Con sabor atlántico
Son apenas 9 km, pero concentrados. Partiremos con vistas a la Ría de Arousa y llegaremos a una vieja estación que tuvo su razón de ser en la pérdida del poder colonial y el boom de las azucareras patrias. En medio, veremos robles y pinos, eucaliptos centenarios, un jardín de camelias, plantaciones de albariño y un puente de hierro que nos llevará a los tiempos en que los ingleses mandaban sobre los ferrocarriles de Galicia; un puente que, además, salva un río, el Umia, que riega una de las vegas más fértiles de Galicia. ¿Verde? ¡Verde!
Un país mimoso
La Vía Verde de O Salnés fue la primera (2020) que discurrió sobre suelo íntegramente gallego. Sigue el trazado de uno de las primeras líneas del ferrocarril en la comunidad, la que unió Carril con Pontevedra en 1899. Atraviesa tres municipios: Vilagarcía de Arousa, Caldas de Reis y Portas. En total son algo más de nueve kilómetros, con tres áreas de descanso, dos miradores y un puente metálico que es, en sí mismo, otro magnífico balcón sobre el río Umia. El recorrido se hace en apenas dos horas y media, por un terreno prácticamente llano, de modo que es accesible para todo el mundo, y con uso compartido para peatones y ciclistas. La Vía luce la bandera de Sendero Azul.
La ruta nace en la aldea de Abelle, en las afueras de Vilagarcía, con vistas a la ría.

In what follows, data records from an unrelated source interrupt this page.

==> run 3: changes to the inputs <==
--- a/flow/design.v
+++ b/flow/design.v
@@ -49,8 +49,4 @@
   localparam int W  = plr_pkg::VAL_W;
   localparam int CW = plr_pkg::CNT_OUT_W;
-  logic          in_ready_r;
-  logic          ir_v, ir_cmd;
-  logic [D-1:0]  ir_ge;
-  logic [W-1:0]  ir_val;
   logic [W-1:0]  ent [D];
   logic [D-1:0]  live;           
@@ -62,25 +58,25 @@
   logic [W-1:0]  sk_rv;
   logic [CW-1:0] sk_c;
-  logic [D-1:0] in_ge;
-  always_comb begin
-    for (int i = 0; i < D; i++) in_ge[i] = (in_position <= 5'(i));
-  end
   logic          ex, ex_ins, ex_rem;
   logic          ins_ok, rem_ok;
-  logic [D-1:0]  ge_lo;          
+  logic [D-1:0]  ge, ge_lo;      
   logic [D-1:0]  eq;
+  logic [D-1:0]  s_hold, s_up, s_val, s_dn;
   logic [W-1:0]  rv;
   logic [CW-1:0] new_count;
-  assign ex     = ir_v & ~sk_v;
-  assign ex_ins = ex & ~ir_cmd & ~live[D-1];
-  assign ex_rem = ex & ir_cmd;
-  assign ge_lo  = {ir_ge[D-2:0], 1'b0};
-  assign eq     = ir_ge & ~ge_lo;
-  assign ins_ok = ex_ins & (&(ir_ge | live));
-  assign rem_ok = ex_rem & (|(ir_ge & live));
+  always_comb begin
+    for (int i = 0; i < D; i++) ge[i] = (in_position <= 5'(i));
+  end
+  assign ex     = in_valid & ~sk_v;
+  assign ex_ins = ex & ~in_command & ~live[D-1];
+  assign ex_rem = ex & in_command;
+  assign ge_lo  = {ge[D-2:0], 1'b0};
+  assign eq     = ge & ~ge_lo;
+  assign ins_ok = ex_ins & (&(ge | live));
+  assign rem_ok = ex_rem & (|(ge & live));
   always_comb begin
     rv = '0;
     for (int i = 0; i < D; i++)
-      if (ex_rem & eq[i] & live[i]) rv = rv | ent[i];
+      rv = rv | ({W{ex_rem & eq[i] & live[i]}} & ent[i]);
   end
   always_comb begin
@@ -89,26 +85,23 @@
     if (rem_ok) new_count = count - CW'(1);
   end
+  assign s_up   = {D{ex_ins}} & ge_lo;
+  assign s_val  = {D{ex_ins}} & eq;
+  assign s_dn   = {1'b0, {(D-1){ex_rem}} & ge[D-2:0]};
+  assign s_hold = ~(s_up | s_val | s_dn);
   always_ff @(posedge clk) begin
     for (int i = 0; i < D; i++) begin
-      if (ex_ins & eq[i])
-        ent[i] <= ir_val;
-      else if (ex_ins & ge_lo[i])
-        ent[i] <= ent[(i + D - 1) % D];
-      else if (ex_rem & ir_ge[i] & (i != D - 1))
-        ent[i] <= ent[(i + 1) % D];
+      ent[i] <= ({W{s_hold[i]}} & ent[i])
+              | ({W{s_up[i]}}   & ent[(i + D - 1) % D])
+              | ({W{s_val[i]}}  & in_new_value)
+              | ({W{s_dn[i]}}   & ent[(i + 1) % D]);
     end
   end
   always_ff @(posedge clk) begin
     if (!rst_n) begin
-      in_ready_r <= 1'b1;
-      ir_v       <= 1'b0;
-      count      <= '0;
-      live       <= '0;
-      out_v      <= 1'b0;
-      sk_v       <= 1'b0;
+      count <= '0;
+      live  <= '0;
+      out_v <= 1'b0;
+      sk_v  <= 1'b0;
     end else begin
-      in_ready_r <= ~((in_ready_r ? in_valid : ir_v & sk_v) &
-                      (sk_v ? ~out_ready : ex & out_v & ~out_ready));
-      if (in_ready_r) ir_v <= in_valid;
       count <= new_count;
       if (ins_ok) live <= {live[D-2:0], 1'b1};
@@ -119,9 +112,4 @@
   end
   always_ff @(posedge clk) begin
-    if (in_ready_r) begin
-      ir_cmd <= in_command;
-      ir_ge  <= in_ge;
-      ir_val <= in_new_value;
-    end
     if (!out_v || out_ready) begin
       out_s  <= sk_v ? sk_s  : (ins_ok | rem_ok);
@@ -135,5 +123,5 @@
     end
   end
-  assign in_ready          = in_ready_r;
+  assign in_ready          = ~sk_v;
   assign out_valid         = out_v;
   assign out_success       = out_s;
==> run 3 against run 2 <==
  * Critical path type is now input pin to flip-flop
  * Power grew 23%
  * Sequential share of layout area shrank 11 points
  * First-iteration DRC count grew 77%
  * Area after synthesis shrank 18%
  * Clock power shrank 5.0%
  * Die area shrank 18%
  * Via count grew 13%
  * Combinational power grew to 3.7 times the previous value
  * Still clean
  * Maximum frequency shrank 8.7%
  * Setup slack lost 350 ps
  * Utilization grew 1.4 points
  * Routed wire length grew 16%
This is an optimization exercise on Yosys and OpenROAD, whose aim is small area, a short achievable clock period and few clock cycles, not a production implementation.
Function was checked by simulation only, so behaviour that the tests miss may differ from the original.
Power figures rest on the tool's default switching activity, not on a simulated workload.

## flow/design.v

```verilog
package mac_pkg;
    localparam int MAC_DW = 8;
    localparam int PW = 2 * MAC_DW + 2;
    typedef enum logic {
        IDLE,
        ACC
    } acc_state_e;
    function automatic logic signed [PW-1:0] mul_ext(
        input logic [MAC_DW-1:0] a,
        input logic              a_sgn,
        input logic [MAC_DW-1:0] w,
        input logic              w_sgn
    );
        logic signed [MAC_DW:0] ax;
        logic signed [MAC_DW:0] wx;
        ax = $signed({a_sgn & a[MAC_DW-1], a});
        wx = $signed({w_sgn & w[MAC_DW-1], w});
        mul_ext = ax * wx;
    endfunction
endpackage
module mac_lane (
    input  logic        clk,
    input  logic        take,     
    input  logic        v,        
    input  logic [7:0]  a,
    input  logic [7:0]  w,
    input  logic        a_sgn,
    input  logic        w_sgn,
    input  logic        clr,      
    output logic [23:0] q,
    output logic        ovf
);
    logic       sa, sw, ss;
    logic [7:0] pp [8];
    logic [7:0] nw, na;
    assign sa = a_sgn & a[7];
    assign sw = w_sgn & w[7];
    assign ss = sa & sw;
    for (genvar i = 0; i < 8; i++) begin : g_pp
        assign pp[i] = w & {8{a[i]}};
        assign nw[i] = ~(sa & w[i]);
        assign na[i] = ~(sw & a[i]);
    end
    logic n1, n2, n3, n4, n5, n6, n7, n8, n9, n10, n11, n12, n13, n14, n15, n16, n17, n18, n19, n20, n21, n22, n23, n24, n25, n26, n27, n28, n29, n30, n31, n32, n33, n34, n35, n36, n37, n38, n39, n40, n41, n42, n43, n44, n45, n46, n47, n48, n49, n50, n51, n52, n53, n54, n55, n56, n57, n58, n59, n60, n61, n62, n63, n64, n65, n66, n67, n68, n69, n70, n71, n72, n73, n74, n75, n76, n77, n78, n79, n80, n81, n82, n83, n84, n85, n86, n87, n88, n89, n90, n91, n92, n93, n94, n95, n96, n97, n98, n99, n100, n101, n102, n103, n104, n105, n106, n107, n108, n109, n110, n111, n112;
    assign n1 = pp[0][6] ^ pp[1][5];
    assign n2 = pp[0][6] & pp[1][5];
    assign n3 = pp[0][7] ^ pp[1][6] ^ pp[2][5];
    assign n4 = (pp[0][7] & pp[1][6]) | (pp[0][7] & pp[2][5]) | (pp[1][6] & pp[2][5]);
    assign n5 = pp[3][4] ^ pp[4][3];
    assign n6 = pp[3][4] & pp[4][3];
    assign n7 = pp[1][7] ^ pp[2][6] ^ pp[3][5];
    assign n8 = (pp[1][7] & pp[2][6]) | (pp[1][7] & pp[3][5]) | (pp[2][6] & pp[3][5]);
    assign n9 = pp[4][4] ^ pp[5][3] ^ pp[6][2];
    assign n10 = (pp[4][4] & pp[5][3]) | (pp[4][4] & pp[6][2]) | (pp[5][3] & pp[6][2]);
    assign n11 = pp[7][1] ^ nw[0];
    assign n12 = pp[7][1] & nw[0];
    assign n13 = pp[2][7] ^ pp[3][6] ^ pp[4][5];
    assign n14 = (pp[2][7] & pp[3][6]) | (pp[2][7] & pp[4][5]) | (pp[3][6] & pp[4][5]);
    assign n15 = pp[5][4] ^ pp[6][3] ^ pp[7][2];
    assign n16 = (pp[5][4] & pp[6][3]) | (pp[5][4] & pp[7][2]) | (pp[6][3] & pp[7][2]);
    assign n17 = nw[1] ^ na[1] ^ 1'b1;
    assign n18 = (nw[1] & na[1]) | (nw[1] & 1'b1) | (na[1] & 1'b1);
    assign n19 = pp[3][7] ^ pp[4][6] ^ pp[5][5];
    assign n20 = (pp[3][7] & pp[4][6]) | (pp[3][7] & pp[5][5]) | (pp[4][6] & pp[5][5]);
    assign n21 = pp[6][4] ^ pp[7][3] ^ nw[2];
    assign n22 = (pp[6][4] & pp[7][3]) | (pp[6][4] & nw[2]) | (pp[7][3] & nw[2]);
    assign n23 = pp[4][7] ^ pp[5][6] ^ pp[6][5];
    assign n24 = (pp[4][7] & pp[5][6]) | (pp[4][7] & pp[6][5]) | (pp[5][6] & pp[6][5]);
    assign n25 = pp[0][4] ^ pp[1][3];
    assign n26 = pp[0][4] & pp[1][3];
    assign n27 = pp[0][5] ^ pp[1][4] ^ pp[2][3];
    assign n28 = (pp[0][5] & pp[1][4]) | (pp[0][5] & pp[2][3]) | (pp[1][4] & pp[2][3]);
    assign n29 = pp[3][2] ^ pp[4][1];
    assign n30 = pp[3][2] & pp[4][1];
    assign n31 = pp[2][4] ^ pp[3][3] ^ pp[4][2];
    assign n32 = (pp[2][4] & pp[3][3]) | (pp[2][4] & pp[4][2]) | (pp[3][3] & pp[4][2]);
    assign n33 = pp[5][1] ^ pp[6][0] ^ n1;
    assign n34 = (pp[5][1] & pp[6][0]) | (pp[5][1] & n1) | (pp[6][0] & n1);
    assign n35 = pp[5][2] ^ pp[6][1] ^ pp[7][0];
    assign n36 = (pp[5][2] & pp[6][1]) | (pp[5][2] & pp[7][0]) | (pp[6][1] & pp[7][0]);
    assign n37 = n3 ^ n5 ^ n2;
    assign n38 = (n3 & n5) | (n3 & n2) | (n5 & n2);
    assign n39 = na[0] ^ n7 ^ n9;
    assign n40 = (na[0] & n7) | (na[0] & n9) | (n7 & n9);
    assign n41 = n11 ^ n4 ^ n6;
    assign n42 = (n11 & n4) | (n11 & n6) | (n4 & n6);
    assign n43 = n13 ^ n15 ^ n17;
    assign n44 = (n13 & n15) | (n13 & n17) | (n15 & n17);
    assign n45 = n8 ^ n10 ^ n12;
    assign n46 = (n8 & n10) | (n8 & n12) | (n10 & n12);
    assign n47 = na[2] ^ n19 ^ n21;
    assign n48 = (na[2] & n19) | (na[2] & n21) | (n19 & n21);
    assign n49 = n14 ^ n16 ^ n18;
    assign n50 = (n14 & n16) | (n14 & n18) | (n16 & n18);
    assign n51 = pp[7][4] ^ nw[3] ^ na[3];
    assign n52 = (pp[7][4] & nw[3]) | (pp[7][4] & na[3]) | (nw[3] & na[3]);
    assign n53 = n23 ^ n20 ^ n22;
    assign n54 = (n23 & n20) | (n23 & n22) | (n20 & n22);
    assign n55 = pp[5][7] ^ pp[6][6] ^ pp[7][5];
    assign n56 = (pp[5][7] & pp[6][6]) | (pp[5][7] & pp[7][5]) | (pp[6][6] & pp[7][5]);
    assign n57 = nw[4] ^ na[4] ^ n24;
    assign n58 = (nw[4] & na[4]) | (nw[4] & n24) | (na[4] & n24);
    assign n59 = pp[6][7] ^ pp[7][6] ^ nw[5];
    assign n60 = (pp[6][7] & pp[7][6]) | (pp[6][7] & nw[5]) | (pp[7][6] & nw[5]);
    assign n61 = pp[0][3] ^ pp[1][2];
    assign n62 = pp[0][3] & pp[1][2];
    assign n63 = pp[2][2] ^ pp[3][1] ^ pp[4][0];
    assign n64 = (pp[2][2] & pp[3][1]) | (pp[2][2] & pp[4][0]) | (pp[3][1] & pp[4][0]);
    assign n65 = pp[5][0] ^ n27 ^ n29;
    assign n66 = (pp[5][0] & n27) | (pp[5][0] & n29) | (n27 & n29);
    assign n67 = n31 ^ n33 ^ n28;
    assign n68 = (n31 & n33) | (n31 & n28) | (n33 & n28);
    assign n69 = n35 ^ n37 ^ n32;
    assign n70 = (n35 & n37) | (n35 & n32) | (n37 & n32);
    assign n71 = n39 ^ n41 ^ n36;
    assign n72 = (n39 & n41) | (n39 & n36) | (n41 & n36);
    assign n73 = n43 ^ n45 ^ n40;
    assign n74 = (n43 & n45) | (n43 & n40) | (n45 & n40);
    assign n75 = n47 ^ n49 ^ n44;
    assign n76 = (n47 & n49) | (n47 & n44) | (n49 & n44);
    assign n77 = n51 ^ n53 ^ n48;
    assign n78 = (n51 & n53) | (n51 & n48) | (n53 & n48);
    assign n79 = n55 ^ n57 ^ n52;
    assign n80 = (n55 & n57) | (n55 & n52) | (n57 & n52);
    assign n81 = na[5] ^ n59 ^ n56;
    assign n82 = (na[5] & n59) | (na[5] & n56) | (n59 & n56);
    assign n83 = pp[7][7] ^ nw[6] ^ na[6];
    assign n84 = (pp[7][7] & nw[6]) | (pp[7][7] & na[6]) | (nw[6] & na[6]);
    assign n85 = pp[0][2] ^ pp[1][1];
    assign n86 = pp[0][2] & pp[1][1];
    assign n87 = pp[2][1] ^ pp[3][0] ^ n61;
    assign n88 = (pp[2][1] & pp[3][0]) | (pp[2][1] & n61) | (pp[3][0] & n61);
    assign n89 = n25 ^ n63 ^ n62;
    assign n90 = (n25 & n63) | (n25 & n62) | (n63 & n62);
    assign n91 = n26 ^ n65 ^ n64;
    assign n92 = (n26 & n65) | (n26 & n64) | (n65 & n64);
    assign n93 = n30 ^ n67 ^ n66;
    assign n94 = (n30 & n67) | (n30 & n66) | (n67 & n66);
    assign n95 = n34 ^ n69 ^ n68;
    assign n96 = (n34 & n69) | (n34 & n68) | (n69 & n68);
    assign n97 = n38 ^ n71 ^ n70;
    assign n98 = (n38 & n71) | (n38 & n70) | (n71 & n70);
    assign n99 = n42 ^ n73 ^ n72;
    assign n100 = (n42 & n73) | (n42 & n72) | (n73 & n72);
    assign n101 = n46 ^ n75 ^ n74;
    assign n102 = (n46 & n75) | (n46 & n74) | (n75 & n74);
    assign n103 = n50 ^ n77 ^ n76;
    assign n104 = (n50 & n77) | (n50 & n76) | (n77 & n76);
    assign n105 = n54 ^ n79 ^ n78;
    assign n106 = (n54 & n79) | (n54 & n78) | (n79 & n78);
    assign n107 = n58 ^ n81 ^ n80;
    assign n108 = (n58 & n81) | (n58 & n80) | (n81 & n80);
    assign n109 = n60 ^ n83 ^ n82;
    assign n110 = (n60 & n83) | (n60 & n82) | (n83 & n82);
    assign n111 = nw[7] ^ na[7] ^ n84;
    assign n112 = (nw[7] & na[7]) | (nw[7] & n84) | (na[7] & n84);
    logic [32:0] rows_d, rows_q;
    assign rows_d = {n112, ss, n110, n111, n108, n109, n106, n107, n104, n105, n102, n103, n100, n101, n98, n99, n96, n97, n94, n95, n92, n93, n90, n91, n88, n89, n86, n87, n85, pp[2][0], pp[1][0], pp[0][1], pp[0][0]};
    always_ff @(posedge clk) rows_q <= take ? rows_d : '0;
    logic [17:0] r0, r1, x, y;
    logic [15:0] g, p, cy, t;
    assign r0 = {v, rows_q[31], rows_q[29], rows_q[27], rows_q[25], rows_q[23], rows_q[21], rows_q[19], rows_q[17], rows_q[15], rows_q[13], rows_q[11], rows_q[9], rows_q[7], rows_q[5], rows_q[3], rows_q[1], rows_q[0]};
    assign r1 = {1'b0, rows_q[32], rows_q[30], rows_q[28], rows_q[26], rows_q[24], rows_q[22], rows_q[20], rows_q[18], rows_q[16], rows_q[14], rows_q[12], rows_q[10], rows_q[8], rows_q[6], rows_q[4], rows_q[2], 1'b0};
    assign x = {r0[17:16] ^ r1[17:16], r0[15:0] ^ r1[15:0] ^ q[15:0]};
    assign y = {(r0[16:0] & r1[16:0]) | ({1'b0, r0[15:0]} & {1'b0, q[15:0]}) | ({1'b0, r1[15:0]} & {1'b0, q[15:0]}), 1'b0};
    assign g = x[15:0] & y[15:0];
    assign p = x[15:0] ^ y[15:0];
    logic gk0_1, pk0_1;
    assign gk0_1 = g[1] | (p[1] & g[0]);
    assign pk0_1 = p[1] & p[0];
    logic gk0_3, pk0_3;
    assign gk0_3 = g[3] | (p[3] & g[2]);
    assign pk0_3 = p[3] & p[2];
    logic gk0_5, pk0_5;
    assign gk0_5 = g[5] | (p[5] & g[4]);
    assign pk0_5 = p[5] & p[4];
    logic gk0_7, pk0_7;
    assign gk0_7 = g[7] | (p[7] & g[6]);
    assign pk0_7 = p[7] & p[6];
    logic gk0_9, pk0_9;
    assign gk0_9 = g[9] | (p[9] & g[8]);
    assign pk0_9 = p[9] & p[8];
    logic gk0_11, pk0_11;
    assign gk0_11 = g[11] | (p[11] & g[10]);
    assign pk0_11 = p[11] & p[10];
    logic gk0_13, pk0_13;
    assign gk0_13 = g[13] | (p[13] & g[12]);
    assign pk0_13 = p[13] & p[12];
    logic gk0_15, pk0_15;
    assign gk0_15 = g[15] | (p[15] & g[14]);
    assign pk0_15 = p[15] & p[14];
    logic gk1_2, pk1_2;
    assign gk1_2 = g[2] | (p[2] & gk0_1);
    assign pk1_2 = p[2] & pk0_1;
    logic gk1_3, pk1_3;
    assign gk1_3 = gk0_3 | (pk0_3 & gk0_1);
    assign pk1_3 = pk0_3 & pk0_1;
    logic gk1_6, pk1_6;
    assign gk1_6 = g[6] | (p[6] & gk0_5);
    assign pk1_6 = p[6] & pk0_5;
    logic gk1_7, pk1_7;
    assign gk1_7 = gk0_7 | (pk0_7 & gk0_5);
    assign pk1_7 = pk0_7 & pk0_5;
    logic gk1_10, pk1_10;
    assign gk1_10 = g[10] | (p[10] & gk0_9);
    assign pk1_10 = p[10] & pk0_9;
    logic gk1_11, pk1_11;
    assign gk1_11 = gk0_11 | (pk0_11 & gk0_9);
    assign pk1_11 = pk0_11 & pk0_9;
    logic gk1_14, pk1_14;
    assign gk1_14 = g[14] | (p[14] & gk0_13);
    assign pk1_14 = p[14] & pk0_13;
    logic gk1_15, pk1_15;
    assign gk1_15 = gk0_15 | (pk0_15 & gk0_13);
    assign pk1_15 = pk0_15 & pk0_13;
    logic gk2_4, pk2_4;
    assign gk2_4 = g[4] | (p[4] & gk1_3);
    assign pk2_4 = p[4] & pk1_3;
    logic gk2_5, pk2_5;
    assign gk2_5 = gk0_5 | (pk0_5 & gk1_3);
    assign pk2_5 = pk0_5 & pk1_3;
    logic gk2_6, pk2_6;
    assign gk2_6 = gk1_6 | (pk1_6 & gk1_3);
    assign pk2_6 = pk1_6 & pk1_3;
    logic gk2_7, pk2_7;
    assign gk2_7 = gk1_7 | (pk1_7 & gk1_3);
    assign pk2_7 = pk1_7 & pk1_3;
    logic gk2_12, pk2_12;
    assign gk2_12 = g[12] | (p[12] & gk1_11);
    assign pk2_12 = p[12] & pk1_11;
    logic gk2_13, pk2_13;
    assign gk2_13 = gk0_13 | (pk0_13 & gk1_11);
    assign pk2_13 = pk0_13 & pk1_11;
    logic gk2_14, pk2_14;
    assign gk2_14 = gk1_14 | (pk1_14 & gk1_11);
    assign pk2_14 = pk1_14 & pk1_11;
    logic gk2_15, pk2_15;
    assign gk2_15 = gk1_15 | (pk1_15 & gk1_11);
    assign pk2_15 = pk1_15 & pk1_11;
    logic gk3_8, pk3_8;
    assign gk3_8 = g[8] | (p[8] & gk2_7);
    assign pk3_8 = p[8] & pk2_7;
    logic gk3_9, pk3_9;
    assign gk3_9 = gk0_9 | (pk0_9 & gk2_7);
    assign pk3_9 = pk0_9 & pk2_7;
    logic gk3_10, pk3_10;
    assign gk3_10 = gk1_10 | (pk1_10 & gk2_7);
    assign pk3_10 = pk1_10 & pk2_7;
    logic gk3_11, pk3_11;
    assign gk3_11 = gk1_11 | (pk1_11 & gk2_7);
    assign pk3_11 = pk1_11 & pk2_7;
    logic gk3_12, pk3_12;
    assign gk3_12 = gk2_12 | (pk2_12 & gk2_7);
    assign pk3_12 = pk2_12 & pk2_7;
    logic gk3_13, pk3_13;
    assign gk3_13 = gk2_13 | (pk2_13 & gk2_7);
    assign pk3_13 = pk2_13 & pk2_7;
    logic gk3_14, pk3_14;
    assign gk3_14 = gk2_14 | (pk2_14 & gk2_7);
    assign pk3_14 = pk2_14 & pk2_7;
    logic gk3_15, pk3_15;
    assign gk3_15 = gk2_15 | (pk2_15 & gk2_7);
    assign pk3_15 = pk2_15 & pk2_7;
    assign cy[0] = g[0];
    assign cy[1] = gk0_1;
    assign cy[2] = gk1_2;
    assign cy[3] = gk1_3;
    assign cy[4] = gk2_4;
    assign cy[5] = gk2_5;
    assign cy[6] = gk2_6;
    assign cy[7] = gk2_7;
    assign cy[8] = gk3_8;
    assign cy[9] = gk3_9;
    assign cy[10] = gk3_10;
    assign cy[11] = gk3_11;
    assign cy[12] = gk3_12;
    assign cy[13] = gk3_13;
    assign cy[14] = gk3_14;
    assign cy[15] = gk3_15;
    assign t = p ^ {cy[14:0], 1'b0};
    logic [7:0]  hi, hi_up, hi_dn, h0, h1, hi_nx;
    logic [1:0]  u0, u1;
    logic        is_max, is_min, pos0, pos1, neg0, neg1, pos, neg;
    assign hi     = q[23:16];
    assign is_max = hi == 8'h7f;
    assign is_min = hi == 8'h80;
    assign hi_up  = is_max ? 8'h7f : hi + 8'd1;
    assign hi_dn  = is_min ? 8'h80 : hi - 8'd1;
    assign u0     = x[17:16] + y[17:16];
    assign u1     = x[17:16] + y[17:16] + 2'd1;
    assign h0     = u0[1] ? hi_dn : u0[0] ? hi_up : hi;
    assign h1     = u1[1] ? hi_dn : u1[0] ? hi_up : hi;
    assign pos0   = u0 == 2'b01 && is_max;
    assign pos1   = u1 == 2'b01 && is_max;
    assign neg0   = u0[1] && is_min;
    assign neg1   = u1[1] && is_min;
    assign hi_nx  = cy[15] ? h1 : h0;
    assign pos    = cy[15] ? pos1 : pos0;
    assign neg    = cy[15] ? neg1 : neg0;
    always_ff @(posedge clk) begin
        if (clr) begin
            q   <= '0;
            ovf <= 1'b0;
        end else begin
            q   <= {hi_nx, (t & ~{16{neg}}) | {16{pos}}};
            ovf <= ovf | pos | neg;
        end
    end
endmodule
module mac_acc_array #(
    parameter int DW    = mac_pkg::MAC_DW,
    parameter int LANES = 8,
    parameter int ACCW  = 2 * DW + 8
) (
    input  logic                  clk,
    input  logic                  rst_n,
    input  logic                  in_valid,
    output logic                  in_ready,
    input  logic [LANES*DW-1:0]   A,
    input  logic [LANES*DW-1:0]   W,
    input  logic                  Asigned,
    input  logic                  Wsigned,
    input  logic                  acc_clr,
    input  logic                  acc_last,
    output logic                  out_valid,
    input  logic                  out_ready,
    output logic [LANES*ACCW-1:0] Q,
    output logic [LANES-1:0]      ovf
);
    logic take;
    logic v1;
    logic last1;
    logic in_burst;
    logic clr;
    assign in_ready = !(v1 && last1) && (!out_valid || out_ready);
    assign take     = in_valid && in_ready;
    assign clr = take && (acc_clr || !(v1 || in_burst));
    always_ff @(posedge clk or negedge rst_n) begin
        if (!rst_n) begin
            v1        <= 1'b0;
            in_burst  <= 1'b0;
            out_valid <= 1'b0;
        end else begin
            v1        <= take;
            out_valid <= (v1 && last1) || (out_valid && !out_ready);
            if (v1) begin
                in_burst <= !last1;
            end
        end
    end
    always_ff @(posedge clk) begin
        last1 <= acc_last;
    end
    for (genvar i = 0; i < LANES; i++) begin : g_lane
        mac_lane u_lane (
            .clk  (clk),
            .take (take),
            .v    (v1),
            .clr  (clr),
            .a    (A[i*DW +: DW]),
            .w    (W[i*DW +: DW]),
            .a_sgn(Asigned),
            .w_sgn(Wsigned),
            .q    (Q[i*ACCW +: ACCW]),
            .ovf  (ovf[i])
        );
    end
endmodule
```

Ya desde los primeros metros, descubriremos hasta qué punto en Galicia se puede aprovechar cada trozo de terreno: emparrados altos junto a plantaciones de verdura para las gallinas que habitan en una esquina de la parcela, árboles frutales, algún que otro hórreo, asadores… Cuando empezamos a dejar atrás el grupo de casas, una avenida de mimosas (acacias albeatas) nos lleva hacia el primer punto importante de la Vía: el pazo de Rubiáns, jardín de excelencia internacional de la camelia.
El arrullo del agua
A aproximadamente dos kilómetros, atravesaremos un riachuelo. No será el único en el trayecto hasta Portas. En todos ellos podremos escuchar el arrullo del agua, junto al sonido de las ramas de los árboles mecidas por el viento. Tampoco faltarán los cañaverales o la inequívoca vegetación de ribera: sauces blancos, fresnos, alisos, castaños, robles, laureles…
A mitad de Vía, en el lugar de Saiar, divisaremos, a la izquierda, las torres eólicas que coronan el monte Xiabre, cuyas modernas aspas contrastan con la estampa, a la derecha, de la espadaña de una vieja iglesia, cuyo telón de fondo es un infinito mar de verdes.
La última estación
El camino nos lleva hasta el puente sobre el río. Construido en 1897, es una estructura de hierro sobre dos enormes bases de piedra de granito. Justo antes de llegar a él, hay un desvío a la izquierda que, en apenas 50 metros, nos deja a pie de agua. Desde ahí arranca un hermoso sendero que nos llevará (5 kms) a la villa balnearia de Caldas de Reis.
Desde el puente afrontamos la recta final de nuestra ruta. Dejamos atrás otro caserío, de nombre Paraíso (la toponimia informa) y pronto llegaremos a la última área de descanso, en Agoseite. A partir de aquí, por un camino asfaltado, pronto avistaremos los restos de la azucarera, que, con su imponente chimenea, nos anuncia que estamos a un paso de alcanzar nuestra meta: la antigua estación de Portas.